Even in paradise, murder can disrupt the lives of the upper class.
While her playwright fiance, Ned Manusia, prowls the streets of 1930s Shanghai in search of his lifelong friend Nigel Hawthorn, Mina Beckwith, back in Hawaii, lunches at the Harbor Grill with “petite and spunky” Cecily Porter, one of her childhood pals. Since Mina’s about to start work on the catalog for the upcoming Honolulu Academy of Arts show at Tamara Morrison’s gallery, where Cecily’s husband, Tom works, the two plan Mina’s best approach to the socialite over teriyaki steak and macaroni salad. Ned soon returns to Hawaii with Nigel and Nigel’s wife, pianist Mei Lien Chen, in tow, so tête-à-têtes over cocktails on the lanai often become foursomes. Ned and Nigel set up an outpost in town where they can help the Americans keep tabs on suspicious comings and goings at the Japanese Embassy. Meanwhile, Mina trails photographer Raymond Morgan as he snaps the artists in poses that evoke classical paintings. Mina does her best to write copy to accompany Raymond’s photos, but the artists, being artists, can’t always articulate what inspires them. One of the things that clearly does inspire them, however, is dallying with folks other than their spouses. So when corpses start to appear, Ned and Mina first assume the motive is personal.

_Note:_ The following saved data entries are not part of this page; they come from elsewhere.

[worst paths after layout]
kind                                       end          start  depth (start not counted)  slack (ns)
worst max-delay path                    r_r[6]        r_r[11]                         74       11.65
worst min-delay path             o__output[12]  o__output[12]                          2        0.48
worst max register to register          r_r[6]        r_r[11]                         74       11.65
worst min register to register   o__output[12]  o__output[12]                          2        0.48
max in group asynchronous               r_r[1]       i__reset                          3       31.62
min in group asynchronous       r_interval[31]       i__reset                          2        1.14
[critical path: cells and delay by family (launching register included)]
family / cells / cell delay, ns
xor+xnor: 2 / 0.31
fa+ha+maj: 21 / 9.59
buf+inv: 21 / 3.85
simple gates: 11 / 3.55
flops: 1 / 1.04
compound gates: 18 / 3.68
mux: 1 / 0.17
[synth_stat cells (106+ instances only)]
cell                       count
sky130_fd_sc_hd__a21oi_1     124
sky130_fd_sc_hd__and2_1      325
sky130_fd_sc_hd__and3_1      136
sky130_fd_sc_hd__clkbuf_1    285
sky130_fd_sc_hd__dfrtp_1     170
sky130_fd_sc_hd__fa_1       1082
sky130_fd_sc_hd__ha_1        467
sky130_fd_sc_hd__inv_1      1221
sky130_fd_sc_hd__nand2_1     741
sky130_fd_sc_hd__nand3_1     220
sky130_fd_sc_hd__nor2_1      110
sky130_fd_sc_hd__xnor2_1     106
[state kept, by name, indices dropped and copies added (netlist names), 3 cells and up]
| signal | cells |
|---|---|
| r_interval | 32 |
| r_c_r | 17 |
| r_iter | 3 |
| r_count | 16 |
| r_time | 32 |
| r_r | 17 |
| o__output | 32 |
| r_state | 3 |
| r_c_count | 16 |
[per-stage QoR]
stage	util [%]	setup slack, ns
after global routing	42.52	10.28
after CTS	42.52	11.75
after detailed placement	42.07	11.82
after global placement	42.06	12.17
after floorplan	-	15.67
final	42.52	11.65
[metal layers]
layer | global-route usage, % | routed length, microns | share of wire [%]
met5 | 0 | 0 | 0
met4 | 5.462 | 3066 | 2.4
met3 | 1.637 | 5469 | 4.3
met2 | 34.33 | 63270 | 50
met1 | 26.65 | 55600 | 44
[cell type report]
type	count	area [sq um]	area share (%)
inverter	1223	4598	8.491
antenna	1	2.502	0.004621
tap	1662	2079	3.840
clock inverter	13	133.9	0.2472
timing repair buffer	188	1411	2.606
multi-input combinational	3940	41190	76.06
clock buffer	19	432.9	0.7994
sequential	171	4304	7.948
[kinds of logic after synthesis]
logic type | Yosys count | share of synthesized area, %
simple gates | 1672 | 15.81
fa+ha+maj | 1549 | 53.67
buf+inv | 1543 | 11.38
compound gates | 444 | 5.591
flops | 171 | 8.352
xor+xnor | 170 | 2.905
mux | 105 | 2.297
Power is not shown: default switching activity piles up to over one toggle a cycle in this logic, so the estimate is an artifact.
--- config.mk ---
export PLATFORM = sky130hd
export DESIGN_NAME = spi_slave_wrapper
export DESIGN_NICKNAME = d
export VERILOG_FILES = /design/src/rtl/spi_pkg.sv /design/src/rtl/spi_ram.sv /design/src/rtl/spi_slave_wrapper.sv
export SDC_FILE = /design/constraint.sdc
export NUM_CORES = 2
export LEC_CHECK = 0
export BUFFER_PORTS_ARGS = -buffer_cell sky130_fd_sc_hd__clkbuf_2
export CORE_MARGIN = 8
export CORE_UTILIZATION = 42
export DETAILED_ROUTE_END_ITERATION = 16
export PLACE_DENSITY_LB_ADDON = 0.2
export SLEW_MARGIN = 25
export SYNTH_ARGS = -nofsm -noshare
export SYNTH_HDL_FRONTEND = slang
export SYNTH_SLANG_ARGS = --single-unit
--- constraint.sdc ---
create_clock -name clk -period 4.2 [get_ports clk]
set_input_delay 0.42 -clock clk [delete_from_list [all_inputs] [get_ports clk]]
set_output_delay 0.42 -clock clk [all_outputs]
set_load 0.01 [all_outputs]
--- src/rtl/spi_pkg.sv ---
// spi_pkg: shared widths, FSM states and command opcodes for the SPI slave RAM block
package spi_pkg;
    localparam int MEM_DEPTH = 256;
    localparam int ADDR_SIZE = 8;
    localparam int DATA_W = 8;
    localparam logic [3:0] FRAME_BITS = 4'd10;
    localparam logic [1:0] OP_WR_ADDR = 2'b00;
    localparam logic [1:0] OP_WR_DATA = 2'b01;
    localparam logic [1:0] OP_RD_ADDR = 2'b10;
    localparam logic [1:0] OP_RD_DATA = 2'b11;
    typedef enum logic [1:0] {IDLE, WRITE, READ_ADD, READ_DATA} state_t;
endpackage
==> config.mk <==
export PLATFORM = sky130hd
export DESIGN_NAME = power_fn_pipe
export DESIGN_NICKNAME = d
export VERILOG_FILES = /design/src/rtl/power_fn_pipe.sv
export SDC_FILE = /design/constraint.sdc
export NUM_CORES = 1
export LEC_CHECK = 0
export BUFFER_PORTS_ARGS = -buffer_cell sky130_fd_sc_hd__buf_2
export CAP_MARGIN = 10
export CELL_PAD_IN_SITES_DETAIL_PLACEMENT = 0
export CELL_PAD_IN_SITES_GLOBAL_PLACEMENT = 1
export CORE_ASPECT_RATIO = 1.25
export CORE_MARGIN = 1.5
export CORE_UTILIZATION = 40
export DETAILED_ROUTE_END_ITERATION = 8
export PLACE_DENSITY_LB_ADDON = 0.1
export SLEW_MARGIN = 20
export SYNTH_ARGS = -nofsm -noshare
export SYNTH_HDL_FRONTEND = slang
export SYNTH_SLANG_ARGS = --single-unit
==> constraint.sdc <==
create_clock -name clk -period 9.1 [get_ports clk]
set_input_delay 0.91 -clock clk [delete_from_list [all_inputs] [get_ports clk]]
set_output_delay 0.91 -clock clk [all_outputs]
set_load 0.005 [all_outputs]
==> src/rtl/power_fn_pipe.sv <==
// power_fn_pipe -- two-stage valid/ready pipeline computing, bitwise on every
// channel, y = (a & c) | (b & (a ^ (c & d))), with per-channel output toggle
// statistics.
//
// Ports:
//   clk, rst_n          clock, asynchronous active-low reset
//   in_valid/in_ready   input handshake for operand set n_1..n_4 (a, b, c, d)
//   n_1..n_4            NCH*W operands, channel k at [k*W +: W]
//   out_valid/out_ready output handshake for out_y
//   out_y               NCH*W result, channel-packed like the operands
//   tog_clr             synchronous clear of toggle statistics
//   tog_cnt             NCH*CNT_W per-channel saturating output toggle counts
//   tog_sat             NCH sticky per-channel saturation flags
module power_fn_pipe #(
  parameter int unsigned W     = 8,
  parameter int unsigned NCH   = 4,
  parameter int unsigned CNT_W = 16
) (
  input  logic                 clk,
  input  logic                 rst_n,
  input  logic                 in_valid,
  output logic                 in_ready,
  input  logic [NCH*W-1:0]     n_1,
  input  logic [NCH*W-1:0]     n_2,
  input  logic [NCH*W-1:0]     n_3,
  input  logic [NCH*W-1:0]     n_4,
  output logic                 out_valid,
  input  logic                 out_ready,
  output logic [NCH*W-1:0]     out_y,
  input  logic                 tog_clr,
  output logic [NCH*CNT_W-1:0] tog_cnt,
  output logic [NCH-1:0]       tog_sat
);

  localparam logic [CNT_W:0] CNT_MAX = {1'b0, {CNT_W{1'b1}}};

  logic             s1_full;
  logic             s2_full;
  logic             s1_moves;
  logic             in_xfer;
  logic             out_xfer;
  logic [NCH*W-1:0] p_q;
  logic [NCH*W-1:0] q_q;
  logic [NCH*W-1:0] r_q;
  logic [NCH*W-1:0] y_q;

  logic [W-1:0]     last_y [NCH];
  logic [CNT_W-1:0] cnt_q  [NCH];
  logic [CNT_W:0]   sum    [NCH];

  function automatic logic [CNT_W:0] popcount(input logic [W-1:0] v);
    logic [CNT_W:0] c;
    c = '0;
    for (int unsigned i = 0; i < W; i++) begin
      c = c + {{CNT_W{1'b0}}, v[i]};
    end
    return c;
  endfunction

  // S1 drains whenever S2 is empty or S2's result leaves this cycle.
  assign s1_moves  = s1_full & (~s2_full | out_ready);
  // Gated by rst_n so the block refuses input while held in reset.
  assign in_ready  = rst_n & (~s1_full | s1_moves);
  assign in_xfer   = in_valid & in_ready;
  assign out_xfer  = s2_full & out_ready;
  assign out_valid = s2_full;
  assign out_y     = y_q;

  always_ff @(posedge clk or negedge rst_n) begin
    if (!rst_n) begin
      s1_full <= 1'b0;
      s2_full <= 1'b0;
      p_q     <= '0;
      q_q     <= '0;
      r_q     <= '0;
      y_q     <= '0;
    end else begin
      if (in_xfer)
        s1_full <= 1'b1;
      else if (s1_moves)
        s1_full <= 1'b0;

      if (s1_moves)
        s2_full <= 1'b1;
      else if (out_xfer)
        s2_full <= 1'b0;

      // Data registers only load on an accepted transfer (operand isolation).
      if (in_xfer) begin
        p_q <= n_1 & n_3;
        q_q <= n_2;
        r_q <= n_1 ^ (n_3 & n_4);
      end
      if (s1_moves)
        y_q <= p_q | (q_q & r_q);
    end
  end

  always_comb begin
    sum = '{default: '0};
    for (int unsigned k = 0; k < NCH; k++) begin
      sum[k] = {1'b0, cnt_q[k]} + popcount(y_q[k*W +: W] ^ last_y[k]);
    end
  end

  always_ff @(posedge clk or negedge rst_n) begin
    if (!rst_n) begin
      for (int unsigned k = 0; k < NCH; k++) begin
        last_y[k]  <= '0;
        cnt_q[k]   <= '0;
        tog_sat[k] <= 1'b0;
      end
    end else begin
      for (int unsigned k = 0; k < NCH; k++) begin
        if (out_xfer)
          last_y[k] <= y_q[k*W +: W];
        // Clear outranks a coincident count update; last_y still follows.
        if (tog_clr) begin
          cnt_q[k]   <= '0;
          tog_sat[k] <= 1'b0;
        end else if (out_xfer) begin
          if (sum[k] > CNT_MAX) begin
            cnt_q[k]   <= '1;
            tog_sat[k] <= 1'b1;
          end else begin
            cnt_q[k] <= sum[k][CNT_W-1:0];
          end
        end
      end
    end
  end

  for (genvar g = 0; g < NCH; g++) begin : g_pack
    assign tog_cnt[g*CNT_W +: CNT_W] = cnt_q[g];
  end

endmodule

==> impl_results.md, run 1 <==
* Final Util at 48.7%
* Worst slew pin tran at 938 ps
* Post-synth ARST share at 100%
* Detailed Route Iter0 Violations at 307
* Top post-synthesis cells by area: dfrtp_1 52%, nand2_1 8.2%, xor2_1 5.9%
* First-pass GRT wire length at 42.1 mm
* Critical Path RT at 9450 ps
* DR DRC count at 0
* Drt wl/cell at 14.9 um
* Period utilization at 50.5%
* Yosys warns at 0
* Clock transition at path regs at 60 ps
* Rows at 68
* Average cell area after synthesis at 10.1 um2
* Total grt overflow at 0
* Syn nets at 1288
* RSZ-0062 raised after global routing: false
* Max FO, Critical Path at 15
* CTS tree: yes
* Yosys top cell by area: dfrtp_1
* Post-CTS Hold Fix Bufs at 0
* Synth top area share at 51.5%
* Nets at 1507
* Die width at 152 um
* P per Cell Area at 300 mW/mm2
* Max Transition Viols Final at 0
* Placer congestion estimate at 0.748
* Die H at 190 um
* Area delta synth->final at 20.2%
* Max-Cap Viols at 0
* Final wirelength at 25.3 mm
* Vias/cell at 4.83
* Layout cells sized above 1 at 24.7%
* Startpoint Class: register
* Number of global-route vias before repair at 8061
* Dpl cells at 1654
* Setup violators final at 0
* Die area at 0.0290 mm2
* Syn Inst Count at 1111
* Root Driver: clkbuf_16
* Setup TNS at 0 ps
* Pin count of the biggest net entering global routing at 89
* Achievable clock frequency at 218 MHz
* Final hold violations at 0
* Mapped cell area at 0.0112 mm2
* Initial core utilization at 40.5%
* Post-CTS Setup Inserts at 0
* Overall routing resource usage at 17.7%
* WP data arrival at 4940 ps
* Io pins at 235
* WHS at 378 ps
* Clk_skew at 6.73 ps
* # H-tree levels at 1
* Initial antenna violation count at 2
* Final std cells w/o fill at 1698
* Crit path kind: register to register
* Worst-case headroom to the max-slew limit at 37.5%
* Most frequent cells in the layout: 242 x nand2_1, 233 x buf_2, 230 x dfrtp_1, 122 x o21ai_0, 75 x xor2_1
* Seq/Total Area, Yosys at 51.5%
* Post-synth EDFFs at 0
* Dpl hpwl at 17.7 mm
* Leak at 6.59 nW
* Ys flop type: dfrtp_1
* Worst setup EP type: register
* Hold Crit Class: primary input to asynchronous set/reset pin
* CTS resizes at 0
* Area of the core at 0.0276 mm2
* Filler cells at 2718
* I/O Buffers at 234
* Most common cell after layout, fill and taps aside: nand2_1
* Status: completed
* Longest Clk Path Bufs at 3
* Synthesis-stage register bit count at 230
* CTS buffer count at 24
* Antenna viol nets, final at 0
* Minimum clock period at 4600 ps
* Sink Count at 230
* Synth cell types at 57
* Clk_lat worst skew at 510 ps
* Via Count at 8208
* VDD IR-drop max at 0.181 mV
* Pre-antenna DRT Iters at 5
## kinds of logic after synthesis
kind of cell | share of synthesized area [%]
AOI/OAI and AO/OA | 11.4
and+or+nand+nor | 15.1
adders and majority gates | 6.27
xor gates and xnor gates | 8.39
muxes | 4.48
buffers and inverters | 2.84
DFF | 51.5
## layout make-up
| class | count | area [um2] | area share, % |
|---|---|---|---|
| antenna | 1 | 2.50 | 0.0186 |
| clock buffer | 31 | 688 | 5.12 |
| clock inverter | 12 | 140 | 1.04 |
| inverter | 18 | 67.6 | 0.503 |
| multi-input combinational | 815 | 5110 | 38.0 |
| sequential | 230 | 5760 | 42.8 |
| tap | 350 | 438 | 3.26 |
| timing repair buffer | 241 | 1230 | 9.18 |
## synthesized netlist by cell type (16+ instances only)
| cell | number |
|---|---|
| a21oi_1 | 73 |
| dfrtp_1 | 230 |
| clkbuf_1 | 16 |
| buf_2 | 19 |
| ha_1 | 24 |
| mux2_2 | 30 |
| nand3_1 | 23 |
| xnor2_1 | 32 |
| fa_1 | 20 |
| nand2_1 | 243 |
| inv_1 | 18 |
| o21ai_0 | 122 |
| nor2_1 | 61 |
| xor2_1 | 75 |
## worst max-delay path: stages (launching register included)
cell and delay, ps:
dfrtp_1 410, xor2_1 190, fa_1 470, fa_1 540, inv_1 50, fa_1 530
inv_1 60, fa_1 470, fa_1 430, a21o_1 210, a21oi_2 290, nor2_1 130
nand4_1 450, o21ai_0 210
## report_power, final
| group | leakage (nW) | internal (mW) | total [mW] | switching, mW |
|---|---|---|---|---|
| sequential | 2.92 | 1.20 | 1.34 | 0.143 |
| combinational | 3.26 | 0.761 | 1.66 | 0.899 |
| clock | 0.409 | 0.617 | 1.02 | 0.406 |
## sequential cells by signal, indices dropped and copies added, names as in the netlist
name,count
last_y,32
tog_cnt,64
out_valid,1
q_q,32
out_y,32
p_q,32
r_q,32
s1_full,1
tog_sat,4
## path summary, 6_finish.rpt
check | from | end | slack (ps) | cells after the start
max | out_y[24]$_DFFE_PN0P_ | tog_cnt[56]$_DFFE_PN0P_ | 4500 | 13
min | rst_n | tog_cnt[57]$_DFFE_PN0P_ | 380 | 1
max reg2reg | out_y[24]$_DFFE_PN0P_ | tog_cnt[56]$_DFFE_PN0P_ | 4500 | 13
min reg2reg | p_q[6]$_DFFE_PN0P_ | p_q[6]$_DFFE_PN0P_ | 480 | 2
max in group asynchronous | rst_n | out_y[4]$_DFFE_PN0P_ | 7270 | 2
min in group clk | p_q[6]$_DFFE_PN0P_ | p_q[6]$_DFFE_PN0P_ | 480 | 2
## per-stage QoR
step / setup WS, ps / power (mW) / area (um2)
floorplan: 4960 / 2.58 / 11200
global placement: 4550 / 3.03 / 12600
detailed placement: 4460 / 3.07 / 12600
CTS: 4440 / 4.10 / 13400
global route: 4190 / 4.42 / 13400
finish: 4500 / 4.03 / 13400
## per-layer routing
metal / global-route usage (%) / wire length, um
met1: 25.2 / 12100
met2: 28.3 / 11400
met3: 3.21 / 1270
met4: 3.88 / 402
met5: 0 / 12
Power figures use the tool's default switching activity.
==> run 2: changes to the inputs <==
--- a/config.mk
+++ b/config.mk
@@ -11,7 +11,7 @@
 export CELL_PAD_IN_SITES_GLOBAL_PLACEMENT = 1
 export CORE_ASPECT_RATIO = 1.25
 export CORE_MARGIN = 1.5
-export CORE_UTILIZATION = 40
+export CORE_UTILIZATION = 38
 export DETAILED_ROUTE_END_ITERATION = 8
 export PLACE_DENSITY_LB_ADDON = 0.1
 export SLEW_MARGIN = 20
==> constraint.sdc (replaced) <==
create_clock -name clk -period 4.2 [get_ports clk]
set_input_delay 0.42 -clock clk [delete_from_list [all_inputs] [get_ports clk]]
set_output_delay 0.42 -clock clk [all_outputs]
set_load 0.005 [all_outputs]
==> run 2 against run 1 <==
Compared with the run above: cell count rose by 4.1%; total power rose by 120%; sequential share of layout area fell by 0.94 points; via count rose by 1.6%; global-route usage fell by 0.26 points; combinational power rose by 140%; hold slack got worse by 260 ps; design area rose by 2.2%; clock-buffer cell count rose by 5.
==> impl_results.md, run 2 (synthesis results as in run 1) <==
* Initial antenna violation count at 1 (-1)
* Root Driver: clkbuf_16
* Final WS setup at 201 ps (-4300 ps)
* Worst-case headroom to the max-slew limit at 37.2% (-0.24 points)
* Io pins at 235 (unchanged)
* Max FO, Critical Path at 5 (-10)
* Routed met2 length at 12.4 mm (+8.1%)
* CTS buffer count at 25 (+4.2%)
* Drt wl/cell at 15.0 um (+0.71%)
* Nets at 1533 (+1.7%)
* Initial core utilization at 38.4% (-2.1 points)
* Critical Path RT at 4570 ps (-4880 ps)
* Leak at 6.68 nW (+1.5%)
* Die area at 0.0304 mm2 (+5.2%)
* Pre-CTS setup slack at -38.1 ps (-4500 ps)
* Final wirelength at 26.5 mm (+4.8%)
* Largest stage delay, worst path at 520 ps (-20 ps)
* Period utilization at 95.2% (+45 points)
* Buf/Inv on CP at 3 (+1)
* Total grt overflow at 0 (unchanged)
* # H-tree levels at 1 (unchanged)
* Dpl hpwl at 18.6 mm (+5.0%)
* Sink Count at 230 (unchanged)
* Most common cell after layout, fill and taps aside: nand2_1
* Rows at 70 (+2.9%)
* Pin count of the biggest net entering global routing at 89 (unchanged)
* Most frequent cell on the critical path: fa_1
* Placer congestion estimate at 0.771 (+3.1%)
* Area of the core at 0.0291 mm2 (+5.5%)
* Overall routing resource usage at 17.4% (-0.26 points)
* Metal3 WL at 1.18 mm (-7.0%)
* Dpl cells at 1717 (+3.8%)
* Achievable clock frequency at 250 MHz (+15%)
* Startpoint Class: register
* Die width at 156 um (+2.5%)
* VDD IR-drop max at 0.412 mV (+130%)
* Antenna viol nets, final at 0 (unchanged)
* Crit path kind: register to register
* Clock transition at path regs at 60 ps (about the same)
* Longest Clk Path Bufs at 3 (unchanged)
* Minimum clock period at 4000 ps (-596 ps)
* Max Transition Viols Final at 0 (unchanged)
* Wl on met1 at 12.6 mm (+3.9%)
* Hold Crit Class: primary input to register
* Area delta synth->final at 22.9%
* Clk_lat worst skew at 510 ps (about the same)
* Crit-path leading delay family: adder cells
* RSZ-0062 raised after global routing: true
* Ant diodes at 0 (-1)
* Top layer in use: met5
* I/O Buffers at 234 (unchanged)
* Vias/cell at 4.72 (-2.4%)
* DR DRC count at 0 (unchanged)
* CTS tree: yes
* Most frequent cells in the layout: 242 x nand2_1, 234 x buf_2, 230 x dfrtp_1, 122 x o21ai_0, 73 x a21oi_1
* Final std cells w/o fill at 1767 (+4.1%)
* Worst slew pin tran at 941 ps (+3.67 ps)
* Worst setup EP type: register
* First-pass GRT wire length at 42.8 mm (+1.8%)
* Clk_skew at 14.8 ps (+8.07 ps)
* Cell Chain, Critical Path: xor2_2, fa_1, fa_1, inv_1, fa_1, inv_1, fa_2, fa_2, a21o_1, a21oi_4, nor2_4, nand4_1, buf_2, o21ai_0
* WHS at 121 ps (-257 ps)
* Pre-antenna DRT Iters at 7 (+2)
* Detailed Route Iter0 Violations at 280 (-8.8%)
* WP data arrival at 4370 ps (-570 ps)
* Setup violators final at 0 (unchanged)
* Max-Cap Viols at 0 (unchanged)
* Filler cells at 2885 (+6.1%)
* Layout cells sized above 1 at 26.8% (+2.0 points)
* Slowest-stage cell, CP: fa_1
* Max FFs per register at 64 (unchanged)
* Final hold violations at 0 (unchanged)
* Die H at 195 um (+2.6%)
* Number of global-route vias before repair at 8174 (+1.4%)
* P per Cell Area at 660 mW/mm2 (+120%)
* Status: completed
* Via Count at 8339 (+1.6%)
[run 2: repair_timing]
| action | in CTS | in global routing |
|---|---|---|
| hold endpoints to repair | 24 | 0 |
| endpoints found under the setup margin | 14 | 66 |
| pin swaps | 0 | 16 |
| gates resized for setup | 2 | 19 |
| hold buffers | 1 | 0 |
| gates cloned | 0 | 1 |
| buffers inserted | 0 | 6 |
[run 2: final timing paths]
check                                 startpoint                       to  slack (ps)  cells after the start
max                        last_y[0]$_DFFE_PN0P_   tog_sat[3]$_DFFE_PN0P_         200                     14
min                                      n_2[22]      q_q[22]$_DFFE_PN0P_         120                      2
max reg2reg                last_y[0]$_DFFE_PN0P_   tog_sat[3]$_DFFE_PN0P_         200                     14
min reg2reg                   r_q[3]$_DFFE_PN0P_       r_q[3]$_DFFE_PN0P_         480                      2
max in group asynchronous                  rst_n      r_q[25]$_DFFE_PN0P_        2650                      3
min in group asynchronous                  rst_n  tog_cnt[57]$_DFFE_PN0P_         330                      2
[run 2: stage by stage]
| step | TNS [ps] | instance area (um2) | utilization, % | power (mW) |
|---|---|---|---|---|
| global placement | 0 | 12800 | 44.0 | 6.64 |
| floorplan | 0 | 11200 | - | 5.60 |
| CTS | 0 | 13600 | 46.8 | 8.94 |
| finish | 0 | 13700 | 47.2 | 9.06 |
| detailed placement | -167 | 12800 | 44.0 | 6.73 |
| global route | -23.6 | 13700 | 47.2 | 9.91 |
[run 2: layout make-up]
| class | instances | area, um2 | share of cell area, % |
|---|---|---|---|
| tap | 396 | 495 | 3.61 |
| inverter | 18 | 67.6 | 0.492 |
| multi-input combinational | 815 | 5200 | 37.8 |
| sequential | 230 | 5760 | 41.9 |
| clock buffer | 36 | 697 | 5.07 |
| clock inverter | 6 | 80.1 | 0.583 |
| timing repair buffer | 266 | 1440 | 10.5 |
[run 2: metal layers]
layer	global-route usage (%)	vias up
met3	2.92	21
met4	3.07	2
met1	24.7	3906
met2	28.3	173
met5	0	-
li1	-	4237
[run 2: power by group]
part	internal, mW	leakage (nW)	switching [mW]
registers	2.60	2.92	0.316
clock network	1.26	0.383	0.876
logic	1.92	3.38	2.09
[run 2: worst register-to-register path, stage by stage (launching register included)]
cell	delay, ps
dfrtp_1	410
xor2_2	190
fa_1	490
fa_1	490
inv_1	50
fa_1	520
inv_1	60
fa_2	390
fa_2	380
a21o_1	200
a21oi_4	210
nor2_4	60
nand4_1	170
buf_2	180
o21ai_0	80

But Ned and Nigel’s surveillance soon points to the possibility of more global forces at work, as they find that even a remote tropical island can feel the force of the storm gathering over Europe.
Despite some sharp exchanges between the fiances, Kneubuhl (Murder Leaves its Mark, 2011) evokes Charlie Chan more than Nick and Nora, with exotic locale and period setting at the forefront.